Sociedade | 29-08-2026 10:00

Demolição da antiga Tipografia Nabão prevista para breve

Demolição da antiga Tipografia Nabão prevista para breve
Em 2009 as instalações da Tipografia Nabão arderam, mas o edifício já se encontrava em estado de abandono há anos. foto arquivo

Processo da Tipografia Nabão transitou em julgado, o que significa que a Câmara de Tomar poderá avançar em breve com a demolição do espaço, que se encontra degradado há anos.

O presidente da Câmara de Tomar, Tiago Carrão (PSD), confirmou na reunião do executivo de 24 de Agosto que o processo referente à antiga Tipografia Nabão transitou em julgado, concluindo um caso que se arrasta desde 2019. O município passa então a ter a posse administrativa do edifício e pode proceder aos trabalhos de demolição. O presidente adianta ainda que antes de se avançar com de demolição é necessário avaliar a estrutura do imóvel. A avaliação servirá também para perceber qual o potencial daquele espaço do ponto de vista urbanístico e de ordenamento do território.

A vereadora Anabela Estanqueiro (PS) questionou sobre o processo da antiga tipografia, alertando para o perigo para a saúde pública que representa aquele edifício, devido ao seu elevado grau de insalubridade. A autarca socialista relembrou também todo o processo, que se arrasta desde 2019, como noticiou O MIRANTE, em que a câmara vinha tentando conseguir a posse administrativa do edifício.

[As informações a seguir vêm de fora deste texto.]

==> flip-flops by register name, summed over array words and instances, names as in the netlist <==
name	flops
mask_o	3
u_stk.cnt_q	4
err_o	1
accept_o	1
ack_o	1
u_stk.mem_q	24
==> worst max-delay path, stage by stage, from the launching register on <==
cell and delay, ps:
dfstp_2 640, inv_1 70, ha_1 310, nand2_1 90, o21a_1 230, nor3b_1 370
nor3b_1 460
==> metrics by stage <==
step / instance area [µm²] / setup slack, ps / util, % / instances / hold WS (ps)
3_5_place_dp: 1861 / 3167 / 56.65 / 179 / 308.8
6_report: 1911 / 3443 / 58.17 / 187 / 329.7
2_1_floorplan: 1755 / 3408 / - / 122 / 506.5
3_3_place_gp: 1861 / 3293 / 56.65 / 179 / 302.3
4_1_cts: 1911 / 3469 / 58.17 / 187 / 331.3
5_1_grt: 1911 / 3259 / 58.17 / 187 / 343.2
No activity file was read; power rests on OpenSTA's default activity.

A Tipografia Nabão é um edifício degradado e referenciado como zona de tráfico de drogas e prostituição, e é uma velha fonte de preocupação de moradores e autarcas. Em Agosto de 2009 um incêndio destruiu o pavilhão industrial da Tipografia Nabão, em Tomar, onde se concentrava toda a produção e armazenagem da empresa. O fogo ocorreu dois dias depois de ter sido entregue no Tribunal de Tomar o pedido de insolvência da empresa, fundada em 1947, e que chegou a empregar cerca de oito dezenas de pessoas.

A Tipografia Nabão foi uma referência nacional e chegou a ter um leque de clientes notável. O fogo foi investigado pela Polícia Judiciária. Na altura do incêndio, trabalhadores e populares estranharam que o incêndio tenha deflagrado quando já não existiam máquinas a laborar nem movimentações no interior. O fogo deflagrou de madrugada e rapidamente se propagou a todo o edifício, situado nas imediações da estação de caminho-de-ferro e das instalações da Rodoviária.